Runs (/app/agents/runs)
Audit log of every run. Manual trigger toolbar at the top lets you fire any agent on demand. Status badges:
- completed — agent ran and produced decisions
- skipped — agent didn't run (budget, policy off, AI opt-out — reason shown inline)
- failed — agent ran but threw (LLM error, schema mismatch — see error detail)
- running — currently executing
A "DRY" purple chip indicates the run was a test (no side effects).
Flow (/app/agents/flow)
A bird's-eye node graph: Agents → Channels → Recipients. Each subscription is a bezier line connecting an agent to a recipient via the channel they prefer. Dim nodes = inactive agents or unsubscribed channels.

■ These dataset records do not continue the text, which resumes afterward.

==> config.mk <==
export PLATFORM = sky130hd
export DESIGN_NAME = rc5_round_cell
export DESIGN_NICKNAME = d
export VERILOG_FILES = /design/src/rtl/rc5_pkg.sv /design/src/rtl/rc5_round_cell.sv
export SDC_FILE = /design/constraint.sdc
export NUM_CORES = 1
export LEC_CHECK = 0
export ABC_CLOCK_PERIOD_IN_PS = 10600
export BUFFER_PORTS_ARGS = -buffer_cell sky130_fd_sc_hd__buf_2
export CORE_MARGIN = 4
export CORE_UTILIZATION = 50
export CTS_BUF_LIST = sky130_fd_sc_hd__clkbuf_4 sky130_fd_sc_hd__clkbuf_8 sky130_fd_sc_hd__clkbuf_16
export CTS_CLUSTER_DIAMETER = 200
export CTS_CLUSTER_SIZE = 24
export DETAILED_ROUTE_END_ITERATION = 10
export GPL_TIMING_DRIVEN = 0
export PLACE_DENSITY = 0.81
export SYNTH_ARGS = -nofsm -noshare
export SYNTH_HDL_FRONTEND = slang
export SYNTH_SLANG_ARGS = --single-unit
==> constraint.sdc <==
create_clock -name clk -period 10.6 [get_ports clk]
set_input_delay 1.06 -clock clk [delete_from_list [all_inputs] [get_ports clk]]
set_output_delay 1.06 -clock clk [all_outputs]
set_load 0.01 [all_outputs]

Strategy (/app/agents/strategy)
Goals + Commitments — strategic context agents read when planning. The top card lists which agents consume each (Weekly Plan reads Goals; Slip Detector reads Commitments; etc.).
Settings (/app/agents/settings)
Three sub-tabs:
- General — agent mode (observer / suggester / actor), PM role, monthly budget cap, quiet hours, skip-weekends toggle.
- Policies — per-agent on/off + mode selector.
- Subscriptions — who-receives-what matrix, with health badges and the bulk preset.
How a Run Works
Trigger → Access gate → Reason (LLM) → Decision(s) → Execute → Delivered
- Trigger: BullMQ fires a cron job, an event arrives, or you click Run Now.
- Access gate — five layers in order: global kill switch · workspace agent add-on enabled · trial valid · AI opt-out off · per-agent policy active. A failing check writes a
skippedrun with the reason — visible in the timeline and Runs list. - Reason — the agent gathers data, calls the LLM, and parses the response.
- Decisions persist — each output becomes one row in the database. If the policy is
suggestermode, every decision is forced into "pending approval" state. - Execute — for non-approval decisions, the agent dispatches Slack DMs / emails / in-app notifications via the recipient list. Allowlist validation runs before any side effect.
- Audit — the decision's
executionResultstores per-channel send counts; the subscription rows updatelastDeliveryAt,lastDeliverySuccess, andlastDeliveryError.
Dry-run mode runs steps 1–4 but skips 5–6. Use it from any agent's detail page to preview what an agent would do without sending anything.
What Can Go Wrong
| Symptom | Cause | Where it shows |
| --- | --- | --- |
| Manual trigger says "enqueued" but nothing happens | The agent's policy is disabled. | Manual trigger toast surfaces the skip reason; Runs list shows a skipped row. |
| Report ran but no one got Slack | No subscribers for this agent, or the recipient's Slack identity is not linked. | Decision detail → Delivery panel (recipients: 0). Subscriptions list shows red health badge. |
| Run is failed with "Schema validation" | LLM returned malformed JSON. The agent is fault-tolerant for most fields but some required ones can drift. | Run detail error block; agent retries on the next cron tick. |
| Dry run produced decisions but no delivery | By design — the run was flagged dryRun: true. | A "DRY" purple chip is shown on the run row. |
| Agent never fires on schedule | Skip weekends + Friday + weekly-plan combo, OR Redis is down. | Cron is scheduled via BullMQ; if Redis is offline, no schedule fires until it returns. |
Tips & best practices
- Start in suggester mode. Every agent starts here by default. You approve each decision until you trust the agent, then switch the policy to
actorfor that specific agent. - Use Test Run liberally when introducing a new agent type or changing prompts. It costs the same tokens as a real run but won't ping your team.
- Watch the budget. The Overview cost table shows per-agent spend so you can see which agents are expensive. The monthly cap lives in Settings → General.
- Read the Flow tab once so you have a mental picture of agent → channel → recipient routing. After that, it's mostly for debugging "who actually gets this?".
- Memory is a debugging tool. Most users never touch it — but if an agent seems to repeat itself or "forget" context, clear its memory and re-run.